A Guerra Fria seria ganha, nos anos 80 pela América de Reagan. Através de uma combinação de rearmamento e investimento na Defesa, de agressividade no terreno e de ofensiva económica, que levariam a nova direcção do PCUS de Gorbachev a reformas que provaram ser suicidárias para a União Soviética. Seguiu-se um período de aparente hegemonia ou mesmo domínio norte-americano; os atentados do radicalismo jihadista, aparatosos que foram, não desafiaram esse domínio, mas obrigaram-no a estar de prevenção. E interromperam a exportação do modelo político-económico euroamericano para o resto do mundo.
O DESAFIO CHINÊS
Mas, entretanto, não foi só no Ocidente que, nos anos 80, houve mudanças: a par das três personalidades dessa mudança – Reagan, Thatcher e o Papa João Paulo II – houve uma quarta personagem, o discretíssimo líder chinês Deng Xiaoping, que criou um modelo que combinava nacionalismo monopartidário e progressiva mas controlada liberdade económica, uma espécie de solução de nacionalismo dirigista à asiática, que ia transformar a China economicamente. Os ocidentais, sempre crédulos na transposição dos seus modelos e sempre optimistas, acharam que o liberalismo económico traria liberalismo político na China. Enganaram-se.

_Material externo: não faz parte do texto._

**config.mk**
```make
export PLATFORM = sky130hd
export DESIGN_NAME = mem_access
export DESIGN_NICKNAME = d
export VERILOG_FILES = /design/src/rtl/core_pkg.sv /design/src/rtl/mem_lane_align.sv /design/src/rtl/mem_access.sv
export SDC_FILE = /design/constraint.sdc
export NUM_CORES = 1
export LEC_CHECK = 0
export ABC_CLOCK_PERIOD_IN_PS = 3000
export BUFFER_PORTS_ARGS = -buffer_cell sky130_fd_sc_hd__buf_2
export CORE_UTILIZATION = 35
export DETAILED_ROUTE_END_ITERATION = 6
export PLACE_DENSITY_LB_ADDON = 0.15
export SLEW_MARGIN = 20
export SYNTH_ARGS = -nofsm -noshare
export SYNTH_HDL_FRONTEND = slang
export SYNTH_SLANG_ARGS = --single-unit
export TNS_END_PERCENT = 20
```
**constraint.sdc**
```tcl
create_clock -name clk -period 3 [get_ports clk]
set_input_delay 0.15 -clock clk [delete_from_list [all_inputs] [get_ports clk]]
set_output_delay 0.15 -clock clk [all_outputs]
set_load 0.05 [all_outputs]
```
**src/rtl/core_pkg.sv**
```systemverilog
// Shared pipeline types for the core: pipeline bus payload, memory-op encodings
// and the memory-access stage state encoding.
package core;

    localparam int unsigned WORD_W    = 32;
    localparam int unsigned REG_IDX_W = 5;
    localparam int unsigned DMEM_BE_W = 4;

    typedef enum logic [3:0] {
        MEM_NOP = 4'd0,
        MEM_LB  = 4'd1,
        MEM_LH  = 4'd2,
        MEM_LW  = 4'd3,
        MEM_LBU = 4'd4,
        MEM_LHU = 4'd5,
        MEM_SB  = 4'd6,
        MEM_SH  = 4'd7,
        MEM_SW  = 4'd8
    } mem_op_t;

    // Plain vector type with named constants keeps the encoding stable for legacy users
    typedef logic [1:0] mem_state_t;
    localparam mem_state_t IDLE = 2'd0;
    localparam mem_state_t REQ  = 2'd1;
    localparam mem_state_t RESP = 2'd2;

    typedef struct packed {
        logic [WORD_W-1:0]    pc;
        logic [REG_IDX_W-1:0] rd_addr;
        logic                 rf_wr_en;
        mem_op_t              mem_op;
        logic [WORD_W-1:0]    rs2_data;
        logic [WORD_W-1:0]    rd_res;
    } pipeline_bus_t;

endpackage

```
**src/rtl/mem_lane_align.sv**
```systemverilog
// Byte-lane steering for data memory: byte enables, store replication,
// load right-alignment and misalignment detection. Purely combinational.
module mem_lane_align
    import core::*;
(
    input  mem_op_t              mem_op,
    input  logic [1:0]           addr_lo,
    input  logic [WORD_W-1:0]    store_data,
    input  logic [1:0]           load_addr_lo,
    input  logic [WORD_W-1:0]    load_data,
    output logic [DMEM_BE_W-1:0] be_c,
    output logic [WORD_W-1:0]    wdata_c,
    output logic [WORD_W-1:0]    load_c,
    output logic                 misalign_c,
    output logic                 is_mem_c,
    output logic                 is_store_c
);

    localparam logic [DMEM_BE_W-1:0] BE_BYTE = 4'b0001;
    localparam logic [DMEM_BE_W-1:0] BE_HALF = 4'b0011;
    localparam logic [DMEM_BE_W-1:0] BE_WORD = 4'b1111;

    // Decode the op into lane enables, write replication and alignment check
    always_comb begin
        be_c       = '0;
        wdata_c    = '0;
        misalign_c = 1'b0;
        is_mem_c   = 1'b1;
        is_store_c = 1'b0;
        case (mem_op)
            MEM_LB, MEM_LBU: begin
                be_c = BE_BYTE << addr_lo;
            end
            MEM_LH, MEM_LHU: begin
                be_c       = BE_HALF << addr_lo;
                misalign_c = addr_lo[0];
            end
            MEM_LW: begin
                be_c       = BE_WORD;
                misalign_c = |addr_lo;
            end
            MEM_SB: begin
                be_c       = BE_BYTE << addr_lo;
                wdata_c    = {4{store_data[7:0]}};
                is_store_c = 1'b1;
            end
            MEM_SH: begin
                be_c       = BE_HALF << addr_lo;
                wdata_c    = {2{store_data[15:0]}};
                misalign_c = addr_lo[0];
                is_store_c = 1'b1;
            end
            MEM_SW: begin
                be_c       = BE_WORD;
                wdata_c    = store_data;
                misalign_c = |addr_lo;
                is_store_c = 1'b1;
            end
            default: begin
                is_mem_c = 1'b0;
            end
        endcase
    end

    // Load data is right-aligned and zero-filled; sign extension happens downstream
    always_comb begin
        load_c = load_data >> {load_addr_lo, 3'b000};
    end

endmodule

```
**src/rtl/mem_access.sv**
```systemverilog
// Memory-access pipeline stage: captures the EX result, issues one data-memory
// request per load/store and hands a registered result to sign extension.
module mem_access
    import core::*;
#(
    parameter int unsigned ADDR_W = 32,
    parameter int unsigned XLEN   = 32
) (
    input  logic                 clk,
    input  logic                 rst_n,
    input  pipeline_bus_t        bus_i,
    input  logic                 valid_i,
    output logic                 ready_o,
    output pipeline_bus_t        bus_o,
    output logic                 valid_o,
    output logic                 misalign_o,
    output logic                 dmem_req_o,
    output logic                 dmem_we_o,
    output logic [ADDR_W-1:0]    dmem_addr_o,
    output logic [DMEM_BE_W-1:0] dmem_be_o,
    output logic [XLEN-1:0]      dmem_wdata_o,
    input  logic                 dmem_gnt_i,
    input  logic                 dmem_rvalid_i,
    input  logic [XLEN-1:0]      dmem_rdata_i
);

    mem_state_t          state_q;
    mem_state_t          state_d;
    pipeline_bus_t       hold_q;
    pipeline_bus_t       hold_d;
    pipeline_bus_t       bus_d;
    logic                valid_d;
    logic                misalign_d;
    logic                ready_d;
    logic                req_d;
    logic                we_d;
    logic [ADDR_W-1:0]   addr_d;
    logic [DMEM_BE_W-1:0] be_d;
    logic [XLEN-1:0]     wdata_d;

    logic [DMEM_BE_W-1:0] lane_be;
    logic [WORD_W-1:0]   lane_wdata;
    logic [WORD_W-1:0]   lane_load;
    logic                lane_misalign;
    logic                lane_is_mem;
    logic                lane_is_store;

    // Issue-side lanes come from the incoming bus; load shift uses the held address
    mem_lane_align u_lane (
        .mem_op       (bus_i.mem_op),
        .addr_lo      (bus_i.rd_res[1:0]),
        .store_data   (bus_i.rs2_data),
        .load_addr_lo (hold_q.rd_res[1:0]),
        .load_data    (WORD_W'(dmem_rdata_i)),
        .be_c         (lane_be),
        .wdata_c      (lane_wdata),
        .load_c       (lane_load),
        .misalign_c   (lane_misalign),
        .is_mem_c     (lane_is_mem),
        .is_store_c   (lane_is_store)
    );

    // Next-state and next-output logic
    always_comb begin
        state_d    = state_q;
        hold_d     = hold_q;
        bus_d      = bus_o;
        valid_d    = 1'b0;
        misalign_d = 1'b0;
        req_d      = dmem_req_o;
        we_d       = dmem_we_o;
        addr_d     = dmem_addr_o;
        be_d       = dmem_be_o;
        wdata_d    = dmem_wdata_o;

        case (state_q)
            IDLE: begin
                if (valid_i) begin
                    hold_d = bus_i;
                    if (!lane_is_mem) begin
                        valid_d = 1'b1;
                        bus_d   = bus_i;
                    end else if (lane_misalign) begin
                        valid_d         = 1'b1;
                        misalign_d      = 1'b1;
                        bus_d           = bus_i;
                        bus_d.mem_op    = MEM_NOP;
                        bus_d.rf_wr_en  = 1'b0;
                    end else begin
                        state_d = REQ;
                        req_d   = 1'b1;
                        we_d    = lane_is_store;
                        addr_d  = ADDR_W'({bus_i.rd_res[WORD_W-1:2], 2'b00});
                        be_d    = lane_be;
                        wdata_d = XLEN'(lane_wdata);
                    end
                end
            end
            REQ: begin
                if (dmem_gnt_i) begin
                    req_d = 1'b0;
                    if (dmem_we_o) begin
                        state_d        = IDLE;
                        valid_d        = 1'b1;
                        bus_d          = hold_q;
                        bus_d.rf_wr_en = 1'b0;
                        bus_d.rd_res   = hold_q.rs2_data;
                    end else begin
                        state_d = RESP;
                    end
                end
            end
            RESP: begin
                if (dmem_rvalid_i) begin
                    state_d      = IDLE;
                    valid_d      = 1'b1;
                    bus_d        = hold_q;
                    bus_d.rd_res = lane_load;
                end
            end
            default: begin
                state_d = IDLE;
                req_d   = 1'b0;
            end
        endcase

        ready_d = (state_d == IDLE);
    end

    // State and registered outputs; reset abandons any access in flight
    always_ff @(posedge clk or negedge rst_n) begin
        if (!rst_n) begin
            state_q      <= IDLE;
            hold_q       <= '0;
            bus_o        <= '0;
            valid_o      <= 1'b0;
            misalign_o   <= 1'b0;
            ready_o      <= 1'b1;
            dmem_req_o   <= 1'b0;
            dmem_we_o    <= 1'b0;
            dmem_addr_o  <= '0;
            dmem_be_o    <= '0;
            dmem_wdata_o <= '0;
        end else begin
            state_q      <= state_d;
            hold_q       <= hold_d;
            bus_o        <= bus_d;
            valid_o      <= valid_d;
            misalign_o   <= misalign_d;
            ready_o      <= ready_d;
            dmem_req_o   <= req_d;
            dmem_we_o    <= we_d;
            dmem_addr_o  <= addr_d;
            dmem_be_o    <= be_d;
            dmem_wdata_o <= wdata_d;
        end
    end

endmodule

```
==> Yosys cells after proc, flatten, opt, wreduce, memory -nomap -nowiden <==
Cells that the tools add are included.
{ "totals": {"register_bits": 255, "inputBits": 143, "output_inout_bits": 179, "word_cells": 90} }
{ "op_classes": {"eq_ne": 17, "shifts": 3, "mux": 34, "n_bitwise": 2, "n_reduce_logical": 13} }
{ "op_table": {"columns": ["op", "count"], "rows": [
  ["$mux 106", 6],
  ["$pmux 106 s3", 1],
  ["$pmux 32 s3", 1],
  ["$shr 32x5->32", 1],
  ["$eq 4x3->1 const B", 4],
  ["$mux 1", 15],
  ["$mux 2", 6],
  ["$ne 2x2->1 const B", 6],
  ["$pmux 4 s3", 1],
  ["$reduce_or 3->1", 3],
  ["$eq 4x2->1 const B", 2],
  ["$reduce_or 8->1", 1],
  ["$pmux 1 s3", 2],
  ["$pmux 2 s3", 1],
  ["$reduce_and 6->1", 1],
  ["$reduce_and 5->1", 1],
  ["$eq 4x1->1 const B", 1],
  ["$eq 4x4->1 const B", 1],
  ["$logic_not 2->1", 2],
  ["$reduce_and 4->1", 1],
  ["$reduce_or 2->1", 2],
  ["$shl 1x2->4 const A", 1],
  ["$shl 2x2->4 const A", 1],
  ["$ne 3x3->1 const B", 1],
  ["other kinds (6)", 7]
]} }

==> Longest topological paths before layout <==
{ "depth": {"word_depth": 8, "ltp_mapped": 9, "mapped_depth_nobuf": 7} }

==> Cells and area by module <==
From an unflattened synthesis, not the netlist that was laid out.
{ "unflattened": {"hier_cells": 1167, "area_unflattened_um2": 12273.0} }
{ "modules_own_cells": {"columns": ["module", "n_inst", "cells_per_inst", "area_each_um2", "seq_area_each_um2"], "rows": [
  ["mem_access", 1, 986, 11151.9, 6382.4],
  ["mem_lane_align", 1, 181, 1121.1, 0.0]
]} }

==> Worst setup path before layout <==
No wires, ideal clock.
{ "synth_timing": {"path_kind": "register to register", "startpoint": "register state_q[0]", "endpoint": "register bus_o[16] (netlist name)", "setup_time_ns": 0.082, "arrival_ns": 2.190, "required_ns": 2.918, "setup_slack_ns": 0.728, "stages_incl_launch_ff": 9, "n_path_buf": 2, "period_less_slack_ns": 2.272, "path_cell_list": "dfrtp_1 -> inv_1 -> ha_1 -> clkbuf_1 -> inv_2 -> nor3_1 -> clkbuf_1 -> nor2_1 -> a22oi_2"} }
{ "synth_between": {"elab_chain_len": 3, "elab_cells_between_ends": 11, "cone_classes": "eq/ne: 7; mux: 1; reduce/logical: 3"} }
{ "synth_lines": {"columns": ["item", "line", "rtl"], "rows": [
  ["start: declaration", "mem_access.sv:27", "mem_state_t state_q;"],
  ["start signal: assignment", "mem_access.sv:145", "state_q <= state_d;"],
  ["$eq 2x2->1, or another cell as far along", "mem_access.sv:76", "case (state_q)"],
  ["$ne 2x2->1 (no line), or another cell as far along", null, null],
  ["$reduce_and 6->1 (no line)", null, null],
  ["end signal: assignment", "mem_access.sv:147", "bus_o <= bus_d;"],
  ["end: declaration", "mem_access.sv:14", "output pipeline_bus_t bus_o,"]
]} }
Several ways; a longest one is shown, not always the timed one.
A chain may end at the register's enable or synchronous reset.

==> Worst setup path after layout <==
{ "layout_timing": {"startpoint": "register state_q[1]", "endpoint": "register dmem_addr_o[22]"} }
{ "layout_between": {"elab_chain_len": 2} }
{ "layout_lines": {"columns": ["item", "line", "rtl"], "rows": [
  ["$logic_not 2->1", "mem_access.sv:76", null],
  ["$reduce_and 4->1 (no line)", null, null],
  ["end signal: assignment", "mem_access.sv:153", "dmem_addr_o <= addr_d;"],
  ["end: declaration", "mem_access.sv:19", "output logic [ADDR_W-1:0] dmem_addr_o,"]
]} }
No other way between the ends.

==> summary.txt <==
Status
  – Status: finished clean

Logic synthesis
  – Unique cell type count in the Yosys netlist: 56
  – Sequential area share after synthesis: 0.5288
  – FF+latch count, synth: 255
  – Synth warn: 0
  – Mean Syn Cell Area: 10.55 um^2
  – Fraction of registers with async set or reset after synthesis: 1.000
  – Main synth FF type: dfrtp_1
  – Mapped Cells: 1144
  – Post-synth EDFFs: 0
  – Synth Cell Area: 12070 um^2

CTS
  – CTS Buf Count: 29
  – # clock sinks: 255
  – Post-CTS setup buffer count: 0
  – CTS tree: built
  – Max clock buf depth: 3
  – Worst skew pair latency: 0.56 ns
  – Root Driver: clkbuf_16
  – H-tree depth: 1
  – Worst-path clk slew: 0.07 ns
  – Post-CTS sizing: 0

Detailed routing
  – # DRC: 0
  – DR vias: 10650
  – Via density per instance: 5.285
  – Final WL: 43230 um
  – Routed WL per cell: 21.44 um
  – Drt pass-1 iters: 5
  – Initial DRC count: 806
  – Routed Antenna Nets: 0

Timing
  – Final setup vio count: 0
  – Minimum clock period: 2.496 ns
  – Skew final: 0.01140 ns
  – Max-slew violations: 0
  – Actual slew at the worst max-slew pin: 0.9642 ns
  – Fmax: 0.4006 GHz
  – Slew headroom: 0.3572
  – Final period util: 0.8321
  – Setup TNS: 0 ns
  – RSZ-0062 raised after global routing: false
  – Endpoints failing hold: 0

Cells and area
  – Register Area: 6382 um^2
  – Layout cells sized above 1: 0.3476
  – Fill cells: 3174
  – Layout area overhead: 36.85%
  – Finished Core Util: 0.4901
  – Final layout net count: 1689
  – Multi-input logic area: 5243 um^2

Placed design
  – Post-detail-place hpwl: 29390 um
  – Final Wtd Congestion: 0.8452
  – Port buffer count: 319

Pwr
  – Peak supply drop: 0.0006758 V
  – Leak: 0.007910 uW
  – Pwr dens: 1353 nW/um^2

Setup path
  – Worst Path Required: 3.44 ns
  – RR Startpoint: state_q[1]$_DFF_PN0_
  – Crit Path Class: flop to flop
  – Worst Setup End Kind: flop
  – Reg2reg path depth: 6
  – CP Launch Type: flop
  – Peak fanout along the critical path: 37
  – Reg2reg end: dmem_addr_o[22]$_DFFE_PN0P_
  – Arr. time, crit path: 2.93 ns
  – Reg-to-reg setup timing slack: 0.50 ns

Floorplanning
  – Core ar.: 33700 um^2
  – Die Span Y: 187.7 um
  – Area of the die: 35230 um^2
  – Die width: 187.7 um
  – Ports: 322
  – Site row count: 67
  – Starting Density: 0.3581

Global routing
  – GR Overflow Total: 0
  – Vias in the first global route: 10450
  – Total GRT Usage: 0.2387
  – Largest net degree at the start of global routing: 94
  – Initial antenna violation count: 6
  – First-pass GRT wire length: 64990 um

Worst hold path
  – Min-Delay Path Class: primary input to flop
  – WHS Endpoint: valid_o$_DFF_PN0_
  – Hold Path Stages: 3
  – HP Start: dmem_gnt_i

Job
  – Max Cap Viol: 0
cell families after synthesis:
family | synth area share
other | 0.0003107
multiplexers | 0.09538
flip-flops | 0.5288
XOR/XNOR | 0.0007258
adder cells (fa/ha/maj) | 0.004976
buffers and inverters | 0.03970
AND/OR/NAND/NOR | 0.1284
AO/OA/AOI/OAI | 0.2016
cells in the final DEF, fill, tap and decap left out, types with 10 or more instances in the layout:
master,count
a22oi_2,40
mux2_4,16
buf_2,318
clkbuf_16,29
buf_12,11
buf_4,19
dfrtp_1,254
bufinv_16,10
mux2_2,72
o21ai_0,27
a22o_1,32
a21oi_1,13
dlygate4sd3_1,113
nor2_1,101
a22oi_1,124
nand2_1,255
a222oi_1,31
mux2i_1,10
synthesized netlist by cell type, drive strengths merged, types with 3 or more instances:
cell type | number | area [um^2]
nand2 | 257 | 972.2
dfrtp | 254 | 6356
a22oi | 164 | 1431
nor2 | 102 | 382.9
mux2 | 88 | 1051
clkbuf | 65 | 244.0
a22o | 32 | 280.3
a222oi | 31 | 310.3
buf | 31 | 197.7
o21ai | 28 | 140.1
a21oi | 15 | 90.09
inv | 10 | 37.53
mux2i | 10 | 100.1
nor2b | 6 | 37.54
a21o | 4 | 30.03
ha | 4 | 50.05
nand2b | 4 | 25.02
nor3 | 4 | 20.02
and2 | 3 | 18.77
critical path: stages (launching register included):
cell and delay [ns]:
dfrtp_1 0.42, inv_1 0.09, ha_1 0.34, nand2_4 0.35, or3_2 0.57, buf_4 0.25
mux2_2 0.32
registers in the layout (all words and copies together), names as in the netlist, 2 cells and up:
| signal | count |
|---|---|
| state_q | 2 |
| dmem_be_o | 4 |
| bus_o | 106 |
| dmem_wdata_o | 32 |
| dmem_addr_o | 30 |
| hold_q | 76 |
worst max path at each step:
stage,start,endpoint,slack [ns],cells past startpoint
6_report,state_q[1]$_DFF_PN0_,dmem_addr_o[22]$_DFFE_PN0P_,0.50,6
5_1_grt,state_q[1]$_DFF_PN0_,dmem_addr_o[20]$_DFFE_PN0P_,0.40,6
4_1_cts,state_q[1]$_DFF_PN0_,dmem_addr_o[23]$_DFFE_PN0P_,0.53,6
3_5_place_dp,state_q[1]$_DFF_PN0_,dmem_addr_o[20]$_DFFE_PN0P_,0.56,6
3_3_place_gp,state_q[0]$_DFF_PN0_,dmem_addr_o[7]$_DFFE_PN0P_,0.60,6
2_1_floorplan,state_q[0]$_DFF_PN0_,bus_o[16]$_DFFE_PN0P_,0.73,8
metal layers:
layer | GRT usage | wire length (um)
met5 | 0 | 32
met4 | 0.08224 | 1382
met3 | 0.04978 | 3056
met2 | 0.3798 | 20090
met1 | 0.3219 | 18670
layout make-up:
class / count / area share
well taps: 448 / 0.03394
clock buffers: 40 / 0.05189
inverters: 10 / 0.002424
flip-flops and latches: 255 / 0.3864
repair buffers: 462 / 0.1877
clock inverters: 14 / 0.01977
diodes: 3 / 0.0004545
multi-input cells: 784 / 0.3174
per-stage QoR:
stage	total power, uW	worst slack, ns	hold slack [ns]	area (um^2)	instances
4_1_cts	22490	0.5310	0.04240	16510	2013
3_5_place_dp	17970	0.5613	0.2512	14190	1846
6_report	22340	0.5037	0.06516	16520	2016
2_1_floorplan	14730	0.7279	-0.1456	12070	1145
5_1_grt	23500	0.4043	0.08745	16510	2015
3_3_place_gp	17830	0.5959	0.2529	14190	1846
timing repair:
item                                   4_1_cts  5_1_grt
hold buffers                               113        0
endpoints found under the hold margin      261        0
setup endpoints to repair                    0        0
power breakdown:
group	internal (uW)	switching (uW)
sequential	5100	1070
clock	2850	1500
combinational	3660	8170
Note: power is estimated with default switching activity, not from simulation.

Numa discreta estratégia, a China cresceu exponencialmente em termos económicos, mas não alterou o modelo político monopartidário, antes usou os progressos tecnológicos para melhor controlar a economia e a sociedade.
Essa linha consolidou-se com a direcção do Presidente Xi, que investiu na concentração do poder e no reforço do seu papel no Partido e no Estado.
Uma América polarizada, dividida pela campanha eleitoral, com uma população que sofreu como nenhuma os efeitos da Pandemia Covid-19, tem agora, em termos de Challenger, o desafio da China que é, das potências, a menos atingida pela Pandemia, ou aquela que, em termos económicos, foi menos afectada. É esse competidor que os Estados Unidos, com Trump ou com Biden, têm que enfrentar.